I read nowhere in Enrico Fermi's or any else's Manhattan Project memoirs about Fermi helping Lencki or anyone else develop a lubricant, as this statement implies.

I strongly advise that sentence 2 of paragraph three be deleted, as this is patently inaccurate.

http://www.zmax.com/our_company/formula/


I received the following response to this in an email. I would suggest any further questioning of this statement be conducted directly with them.

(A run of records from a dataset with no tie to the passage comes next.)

`config.mk`:
```
export PLATFORM = sky130hd
export DESIGN_NAME = axis_pkt_rr_arbiter
export DESIGN_NICKNAME = d
export VERILOG_FILES = /design/src/rtl/axis_pkt_rr_arbiter.sv
export SDC_FILE = /design/constraint.sdc
export NUM_CORES = 1
export LEC_CHECK = 0
export BUFFER_PORTS_ARGS = -buffer_cell sky130_fd_sc_hd__buf_4
export CAP_MARGIN = 0
export CORE_MARGIN = 5
export CORE_UTILIZATION = 38
export CTS_CLUSTER_DIAMETER = 40
export DETAILED_ROUTE_END_ITERATION = 8
export GPL_ROUTABILITY_DRIVEN = 0
export MAX_ROUTING_LAYER = met4
export PLACE_DENSITY = 0.84
export SKIP_CTS_REPAIR_TIMING = 1
export SYNTH_ARGS = -nofsm -noshare
export SYNTH_HDL_FRONTEND = slang
export SYNTH_SLANG_ARGS = --single-unit
```
`constraint.sdc`:
```
create_clock -name s_aclk -period 3 [get_ports s_aclk]
set_clock_uncertainty 0.15 [all_clocks]
set_input_delay 0 -clock s_aclk [delete_from_list [all_inputs] [get_ports s_aclk]]
set_output_delay 0 -clock s_aclk [all_outputs]
set_load 0.01 [all_outputs]
```
File: config.mk
export PLATFORM = sky130hd
export DESIGN_NAME = read_control_flat
export DESIGN_NICKNAME = d
export VERILOG_FILES = /design/src/rtl/read_control_if.sv /design/src/rtl/read_control.sv /design/src/flat_wrapper.sv
export SDC_FILE = /design/constraint.sdc
export NUM_CORES = 1
export LEC_CHECK = 0
export CAP_MARGIN = 5
export CORE_MARGIN = 1.5
export CORE_UTILIZATION = 55
export CTS_BUF_LIST = sky130_fd_sc_hd__clkbuf_8 sky130_fd_sc_hd__clkbuf_16
export DETAILED_ROUTE_END_ITERATION = 16
export PLACE_DENSITY = 0.9
export SYNTH_ARGS = -nofsm -noshare
export SYNTH_HDL_FRONTEND = slang
export SYNTH_SLANG_ARGS = --single-unit
export TNS_END_PERCENT = 100
File: constraint.sdc
create_clock -name clk -period 8.4 [get_ports clk]
set_clock_uncertainty 0.05 [all_clocks]
set_input_delay 2.52 -clock clk [delete_from_list [all_inputs] [get_ports clk]]
set_output_delay 2.52 -clock clk [all_outputs]
set_load 0.01 [all_outputs]
===== src/rtl/bp_defines.sv =====
// Shared branch-predictor definitions: 2-bit counter encodings, the counter
// value used after reset and flush, the default table size and FSM state type.
package bp_defines;

    localparam int DEFAULT_IDX_W = 6;

    typedef enum logic [1:0] {
        SNT = 2'b00,
        WNT = 2'b01,
        WT  = 2'b10,
        ST  = 2'b11
    } cnt_e;

    localparam logic [1:0] CNT_RESET = 2'(WNT);

    typedef enum logic {
        S_IDLE,
        S_FLUSH
    } pht_state_e;

endpackage


===== src/rtl/sat2_next.sv =====
// Two-bit saturating counter step: taken counts up to ST,
// not-taken counts down to SNT.
module sat2_next
    import bp_defines::*;
(
    input  logic [1:0] i_cnt,
    input  logic       i_taken,
    output logic [1:0] o_cnt
);

    always_comb begin
        o_cnt = i_cnt;
        if (i_taken) begin
            if (i_cnt != 2'(ST)) begin
                o_cnt = i_cnt + 2'd1;
            end
        end else begin
            if (i_cnt != 2'(SNT)) begin
                o_cnt = i_cnt - 2'd1;
            end
        end
    end

endmodule


===== src/rtl/pattern_history_table.sv =====
// Pattern history table of 2^IDX_W two-bit counters with a one-deep write stage,
// read bypass and a flush sweep. Define PHT_GSHARE_EN to XOR a global history into the index.
module pattern_history_table
    import bp_defines::*;
#(
    parameter int IDX_W = DEFAULT_IDX_W
) (
    input  logic        clk,
    input  logic        reset,
    input  logic        pred_valid,
    input  logic [31:0] pred_pc,
    output logic        pred_resp_valid,
    output logic        pred_taken,
    output logic [1:0]  pred_cnt,
    input  logic        upd_valid,
    input  logic [31:0] upd_pc,
    input  logic        upd_taken,
    input  logic        flush,
    output logic        busy
);

    localparam int DEPTH = 1 << IDX_W;

    logic [1:0]       r_table [DEPTH];
    pht_state_e       r_state;
    logic             r_busy;
    logic [IDX_W-1:0] r_sweep;

    logic             r_ws_valid;
    logic [IDX_W-1:0] r_ws_idx;
    logic             r_ws_taken;

    logic             r_pred_resp_valid;
    logic [1:0]       r_pred_cnt;

    logic             w_flush_acc;
    logic             w_pred_acc;
    logic             w_upd_acc;
    logic             w_ws_write;
    logic [IDX_W-1:0] w_pred_idx;
    logic [IDX_W-1:0] w_upd_idx;
    logic [1:0]       w_ws_cur;
    logic [1:0]       w_ws_next;
    logic [1:0]       w_pred_val;
    logic             w_unused;

    assign w_flush_acc = flush & (r_state == S_IDLE);
    assign w_pred_acc  = pred_valid & ~r_busy;
    assign w_upd_acc   = upd_valid & ~r_busy & ~w_flush_acc;

`ifdef PHT_GSHARE_EN
    logic [IDX_W-1:0] r_ghr;

    assign w_pred_idx = pred_pc[IDX_W+1:2] ^ r_ghr;
    assign w_upd_idx  = upd_pc[IDX_W+1:2] ^ r_ghr;

    always_ff @(posedge clk or posedge reset) begin
        if (reset) begin
            r_ghr <= '0;
        end else if (w_flush_acc) begin
            r_ghr <= '0;
        end else if (w_upd_acc) begin
            r_ghr <= IDX_W'({r_ghr, upd_taken});
        end
    end
`else
    assign w_pred_idx = pred_pc[IDX_W+1:2];
    assign w_upd_idx  = upd_pc[IDX_W+1:2];
`endif

    assign w_unused = ^{pred_pc[31:IDX_W+2], pred_pc[1:0], upd_pc[31:IDX_W+2], upd_pc[1:0]};

    // Write stage: read-modify-write one cycle after the update is accepted.
    assign w_ws_cur   = r_table[r_ws_idx];
    assign w_ws_write = r_ws_valid & ~w_flush_acc;

    sat2_next u_sat2_next (
        .i_cnt   (w_ws_cur),
        .i_taken (r_ws_taken),
        .o_cnt   (w_ws_next)
    );

    // A pending write to the same entry is newer than the array contents.
    assign w_pred_val = (r_ws_valid && (r_ws_idx == w_pred_idx)) ? w_ws_next
                                                                 : r_table[w_pred_idx];

    always_ff @(posedge clk or posedge reset) begin
        if (reset) begin
            r_state <= S_IDLE;
            r_busy  <= 1'b0;
            r_sweep <= '0;
        end else begin
            case (r_state)
                S_IDLE: begin
                    if (flush) begin
                        r_state <= S_FLUSH;
                        r_busy  <= 1'b1;
                    end
                end
                S_FLUSH: begin
                    r_sweep <= r_sweep + 1'b1;
                    if (r_sweep == '1) begin
                        r_state <= S_IDLE;
                        r_busy  <= 1'b0;
                    end
                end
                default: begin
                    r_state <= S_IDLE;
                    r_busy  <= 1'b0;
                end
            endcase
        end
    end

    always_ff @(posedge clk or posedge reset) begin
        if (reset) begin
            for (int i = 0; i < DEPTH; i++) begin
                r_table[i] <= CNT_RESET;
            end
        end else if (r_state == S_FLUSH) begin
            r_table[r_sweep] <= CNT_RESET;
        end else if (w_ws_write) begin
            r_table[r_ws_idx] <= w_ws_next;
        end
    end

    always_ff @(posedge clk or posedge reset) begin
        if (reset) begin
            r_ws_valid <= 1'b0;
            r_ws_idx   <= '0;
            r_ws_taken <= 1'b0;
        end else begin
            r_ws_valid <= w_upd_acc;
            if (w_upd_acc) begin
                r_ws_idx   <= w_upd_idx;
                r_ws_taken <= upd_taken;
            end
        end
    end

    always_ff @(posedge clk or posedge reset) begin
        if (reset) begin
            r_pred_resp_valid <= 1'b0;
            r_pred_cnt        <= 2'(SNT);
        end else begin
            r_pred_resp_valid <= w_pred_acc;
            if (w_pred_acc) begin
                r_pred_cnt <= w_pred_val;
            end
        end
    end

    assign pred_resp_valid = r_pred_resp_valid;
    assign pred_cnt        = r_pred_cnt;
    assign pred_taken      = r_pred_cnt[1];
    assign busy            = r_busy;

endmodule


===== config.mk =====
export PLATFORM = sky130hd
export DESIGN_NAME = pattern_history_table
export DESIGN_NICKNAME = d
export VERILOG_FILES = /design/src/rtl/bp_defines.sv /design/src/rtl/sat2_next.sv /design/src/rtl/pattern_history_table.sv
export SDC_FILE = /design/constraint.sdc
export NUM_CORES = 1
export LEC_CHECK = 0
export CAP_MARGIN = 20
export CORE_MARGIN = 4
export CORE_UTILIZATION = 59
export DETAILED_ROUTE_END_ITERATION = 10
export PLACE_DENSITY = 0.8
export SLEW_MARGIN = 20
export SYNTH_ARGS = -nofsm -noshare
export SYNTH_HDL_FRONTEND = slang
export SYNTH_SLANG_ARGS = --single-unit

===== constraint.sdc =====
create_clock -name clk -period 5.9 [get_ports clk]
set_input_delay 1.18 -clock clk [delete_from_list [all_inputs] [get_ports clk]]
set_output_delay 1.18 -clock clk [all_outputs]
set_load 0.02 [all_outputs]

## Yosys cells after proc, flatten, opt, wreduce, memory -nomap -nowiden

Cells that the tools add are included.

| word-level totals | value |
|---|---|
| output and inout port bits | 5 |
| bits of input ports | 70 |
| register bits after elaboration | 147 |
| logic and storage cells | 128 |

| operators by class | value |
|---|---|
| mux-type cells | 23 |
| bitwise gates (word level) | 14 |
| reduce and logical (&&, ||, !) cells | 6 |
| equal/unequal tests | 5 |
| order comparisons | 5 |
| $add $sub $neg | 3 |

Operators by type and width:

| kind | count |
|---|---|
| $mux 128 | 2 |
| $bwmux 128 | 1 |
| $and 64x64->64 | 1 |
| $not 64->64 | 1 |
| $or 64x64->64 | 1 |
| $bmux 2 s6 | 2 |
| $demux 2 s6 | 2 |
| $ge 7x7->1 const B | 3 |
| $not 6->7 | 3 |
| $mux 2 | 10 |
| $lt 7x1->1 const B | 2 |
| $add 6x1->6 const B | 1 |
| $eq 6x6->1 | 1 |
| $eq 6x6->1 const B | 1 |
| $and 1x1->1 | 5 |
| $mux 1 | 4 |
| $ne 2x2->1 const B | 2 |
| $pmux 1 s2 | 2 |
| $reduce_bool 2->1 | 2 |
| $logic_and 1x1->1 | 3 |
| $not 1->1 | 3 |
| $add 2x1->2 const B | 1 |
| $ne 2x1->1 const B | 1 |
| $reduce_and 2->1 | 1 |
| $sub 2x1->2 const B | 1 |

## Longest topological paths before layout

| logic depth | value |
|---|---|
| depth in word-level cells | 10 |
| mapped depth | 13 |
| mapped depth without buffers | 8 |

## Cells and area by module

From an unflattened synthesis, not the netlist that was laid out.

| second synthesis, totals | value |
|---|---|
| cell total of the unflattened synthesis | 1,045 |
| area, all modules | 9,334.0 um^2 |

By module, submodules not included:

| module | cells each | area an instance (um^2) | instances | seq. area each (um^2) |
|---|---|---|---|---|
| pattern_history_table | 1,042 | 9,307.7 | 1 | 3,758.6 |
| sat2_next | 3 | 26.3 | 1 | 0.0 |

## Worst setup path after synthesis

Ideal clock, no wire load.

| path | value |
|---|---|
| path kind | input to register |
| from | in pred_pc[2] |
| to | reg r_pred_cnt[0], in the netlist pred_cnt[0] |
| library setup time | 0.138 ns |
| buffers on the path | 2 |
| stages on the path | 7 |
| path slack | 2.154 ns |
| arrival | 3.608 ns |
| path through | clkbuf_1 > buf_1 > mux4_2 > mux4_2 > mux4_2 > nand2b_1 > a31oi_1 |

| on the way | value |
|---|---|
| longest elaborated chain between the ends | 5 |

RTL lines:

| element | line | text |
|---|---|---|
| from (decl) | pattern_history_table.sv:11 | `input logic [31:0] pred_pc,` |
| $not 6->7 (implied by the code) | pattern_history_table.sv:85 | `: r_table[w_pred_idx];` |
| $bmux 2 s6 | pattern_history_table.sv:85 |  |
| $mux 2 (implied by the code) (2 in a row) | pattern_history_table.sv:85 |  |
| $mux 2 * | pattern_history_table.sv:84 | `assign w_pred_val = (r_ws_valid && (r_ws_idx == w_pred_idx)) ? w_ws_next` |
| to (signal assigned) | pattern_history_table.sv:144 | `r_pred_cnt <= 2'(SNT);` |
| to (signal assigned) | pattern_history_table.sv:148 | `r_pred_cnt <= w_pred_val;` |
| to (decl) | pattern_history_table.sv:34 | `logic [1:0] r_pred_cnt;` |

Mark *: on every way between the ends. The rest lies on a longest branch, timed or not. The select of a mux whose other input is x is not followed.
A chain may end at the register's enable or synchronous reset.

## Final worst setup path

| path | value |
|---|---|
| from | reg r_ws_idx[1] |
| to | reg r_table[16] (netlist name) |

| on the way | value |
|---|---|
| longest elaborated chain between the ends | 10 |

RTL lines:

| element | line | text |
|---|---|---|
| from (decl) | pattern_history_table.sv:30 | `logic [IDX_W-1:0] r_ws_idx;` |
| from (signal assigned) | pattern_history_table.sv:135 | `r_ws_idx <= w_upd_idx;` |
| $not 6->7 (implied by the code) * | pattern_history_table.sv:74, pattern_history_table.sv:123 |  |
| $bmux 2 s6 | pattern_history_table.sv:74 | `assign w_ws_cur = r_table[r_ws_idx];` |
| $mux 2 (implied by the code) (2 in a row) | pattern_history_table.sv:74 |  |
| $sub 2x1->2 (tied with other cells) | sat2_next.sv:19 | `o_cnt = i_cnt - 2'd1;` |
| $mux 2 (on tied branches) | sat2_next.sv:18, sat2_next.sv:14 |  |
| $mux 2 | sat2_next.sv:13 | `if (i_taken) begin` |
| $bwmux 128 * | pattern_history_table.sv:123 | `r_table[r_ws_idx] <= w_ws_next;` |
| $mux 128 * | pattern_history_table.sv:122 | `end else if (w_ws_write) begin` |
| $mux 128 * | pattern_history_table.sv:120 | `end else if (r_state == S_FLUSH) begin` |
| to (signal, indexed assignment) | pattern_history_table.sv:123 |  |
| to (decl) | pattern_history_table.sv:24 | `logic [1:0] r_table [DEPTH];` |

Marked as above.
`src/rtl/flash_pkg.sv`:
```
// Shared constants and types for the flash request arbiter and the SPI flash master.
// The master decodes the same command bytes, so they live here rather than in either block.
package flash_pkg;
    localparam logic [7:0] CMD_READ = 8'h03;
    localparam logic [7:0] CMD_WREN = 8'h06;
    localparam logic [7:0] CMD_PP   = 8'h02;
    localparam logic [7:0] CMD_RDSR = 8'h05;

    typedef enum logic [2:0] {
        S_IDLE,
        S_GRANT,
        S_WREN_GO,
        S_WREN_WAIT,
        S_OP_GO,
        S_OP_WAIT,
        S_RESP,
        S_ABORT
    } state_e;

    // One accepted request, held for the whole flash transaction.
    typedef struct packed {
        logic        id;
        logic        we;
        logic [23:0] addr;
        logic [7:0]  wdata;
    } txn_t;
endpackage

```
`src/rtl/flash_arbiter_rr_arb2.sv`:
```
// Two-way round-robin arbiter: combinational grant, registered last-granted pointer.
// On a tie, the port that was not granted last wins.
module rr_arb2 (
    input  logic       clk,
    input  logic       reset,
    input  logic [1:0] req_i,
    input  logic       upd_i,
    output logic       any_o,
    output logic       gnt_id_o
);
    logic last_q;

    always_comb begin
        any_o    = |req_i;
        gnt_id_o = (&req_i) ? ~last_q : req_i[1];
    end

    // Reset to 1 so port 0 wins the first tie.
    always_ff @(posedge clk or posedge reset) begin
        if (reset)
            last_q <= 1'b1;
        else if (upd_i && any_o)
            last_q <= gnt_id_o;
    end
endmodule

```
`src/rtl/flash_arbiter.sv`:
```
// Two-port request arbiter and command sequencer for the Pmod SF3 SPI flash master.
// Each request becomes READ, or WREN then PP, with a watchdog that resets a stalled master.
module flash_arbiter
    import flash_pkg::*;
#(
    parameter int TIMEOUT_CYCLES = 1048576,
    parameter int TO_W           = 21,
    parameter int RST_CYCLES     = 4
) (
    input  logic        clk,
    input  logic        reset,
    input  logic        req0_valid,
    input  logic        req0_we,
    input  logic [23:0] req0_addr,
    input  logic [7:0]  req0_wdata,
    output logic        req0_ready,
    output logic        rsp0_valid,
    output logic        rsp0_err,
    input  logic        req1_valid,
    input  logic        req1_we,
    input  logic [23:0] req1_addr,
    input  logic [7:0]  req1_wdata,
    output logic        req1_ready,
    output logic        rsp1_valid,
    output logic        rsp1_err,
    output logic [7:0]  rsp_rdata,
    output logic        sf_start,
    output logic [7:0]  sf_cmd,
    output logic [23:0] sf_addr,
    output logic [7:0]  sf_data_in,
    output logic [7:0]  sf_data_len,
    input  logic [7:0]  sf_data_out,
    input  logic        sf_done,
    output logic        sf_rst,
    output logic        busy,
    output logic        timeout_err
);
    localparam logic [TO_W-1:0] TO_LAST  = TO_W'(TIMEOUT_CYCLES - 1);
    localparam logic [TO_W-1:0] RST_LAST = TO_W'(RST_CYCLES - 1);

    state_e          state_q;
    txn_t            txn_q, req_txn;
    logic [TO_W-1:0] wd_q;
    logic [1:0]      ready_q, rsp_q;
    logic            err_q, start_q, srst_q, toerr_q;
    logic [7:0]      rdata_q, cmd_q;
    logic            any_req, gnt_id;

    rr_arb2 u_arb (
        .clk      (clk),
        .reset    (reset),
        .req_i    ({req1_valid, req0_valid}),
        .upd_i    (state_q == S_IDLE),
        .any_o    (any_req),
        .gnt_id_o (gnt_id)
    );

    always_comb begin
        req_txn.id    = gnt_id;
        req_txn.we    = gnt_id ? req1_we    : req0_we;
        req_txn.addr  = gnt_id ? req1_addr  : req0_addr;
        req_txn.wdata = gnt_id ? req1_wdata : req0_wdata;
    end

    // wd_q doubles as the stall watchdog in *_WAIT and the reset-pulse timer in ABORT.
    always_ff @(posedge clk or posedge reset) begin
        if (reset) begin
            state_q <= S_IDLE;
            txn_q   <= '0;
            wd_q    <= '0;
            ready_q <= '0;
            rsp_q   <= '0;
            err_q   <= 1'b0;
            rdata_q <= '0;
            start_q <= 1'b0;
            cmd_q   <= '0;
            srst_q  <= 1'b0;
            toerr_q <= 1'b0;
        end else begin
            ready_q <= '0;
            rsp_q   <= '0;
            start_q <= 1'b0;
            case (state_q)
                S_IDLE: if (any_req) begin
                    state_q         <= S_GRANT;
                    ready_q[gnt_id] <= 1'b1;
                    txn_q           <= req_txn;
                end
                S_GRANT: begin
                    start_q <= 1'b1;
                    wd_q    <= '0;
                    cmd_q   <= txn_q.we ? CMD_WREN : CMD_READ;
                    state_q <= txn_q.we ? S_WREN_GO : S_OP_GO;
                end
                S_WREN_GO: state_q <= S_WREN_WAIT;
                S_OP_GO:   state_q <= S_OP_WAIT;
                S_WREN_WAIT: begin
                    if (sf_done) begin
                        state_q <= S_OP_GO;
                        start_q <= 1'b1;
                        cmd_q   <= CMD_PP;
                        wd_q    <= '0;
                    end else if (wd_q == TO_LAST) begin
                        state_q <= S_ABORT;
                        srst_q  <= 1'b1;
                        toerr_q <= 1'b1;
                        wd_q    <= '0;
                    end else begin
                        wd_q <= wd_q + 1'b1;
                    end
                end
                S_OP_WAIT: begin
                    if (sf_done) begin
                        state_q          <= S_RESP;
                        rsp_q[txn_q.id]  <= 1'b1;
                        err_q            <= 1'b0;
                        rdata_q          <= txn_q.we ? 8'h00 : sf_data_out;
                    end else if (wd_q == TO_LAST) begin
                        state_q <= S_ABORT;
                        srst_q  <= 1'b1;
                        toerr_q <= 1'b1;
                        wd_q    <= '0;
                    end else begin
                        wd_q <= wd_q + 1'b1;
                    end
                end
                S_ABORT: begin
                    if (wd_q == RST_LAST) begin
                        state_q         <= S_RESP;
                        srst_q          <= 1'b0;
                        rsp_q[txn_q.id] <= 1'b1;
                        err_q           <= 1'b1;
                        rdata_q         <= 8'h00;
                    end else begin
                        wd_q <= wd_q + 1'b1;
                    end
                end
                S_RESP: begin
                    state_q <= S_IDLE;
                    err_q   <= 1'b0;
                    rdata_q <= 8'h00;
                end
                default: state_q <= S_IDLE;
            endcase
        end
    end

    assign req0_ready  = ready_q[0];
    assign req1_ready  = ready_q[1];
    assign rsp0_valid  = rsp_q[0];
    assign rsp1_valid  = rsp_q[1];
    assign rsp0_err    = rsp_q[0] & err_q;
    assign rsp1_err    = rsp_q[1] & err_q;
    assign rsp_rdata   = rdata_q;
    assign sf_start    = start_q;
    assign sf_cmd      = cmd_q;
    assign sf_addr     = txn_q.addr;
    assign sf_data_in  = txn_q.wdata;
    assign sf_data_len = 8'd1;
    assign sf_rst      = srst_q;
    assign busy        = (state_q != S_IDLE);
    assign timeout_err = toerr_q;
endmodule

```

On the subject of Lencki knowing Fermi, Lencki did tell Sr and I that he met Fermi thru the Dodge Chicago Plant. The fact that Fermi didn't write anything about it,doesn't mean that it didn't happen. Lencki even told us that he was one of the witnesses at Stagg Field when they conducted the procedure.
 
Quote:
Lencki even told us that he was one of the witnesses at Stagg Field when they conducted the procedure.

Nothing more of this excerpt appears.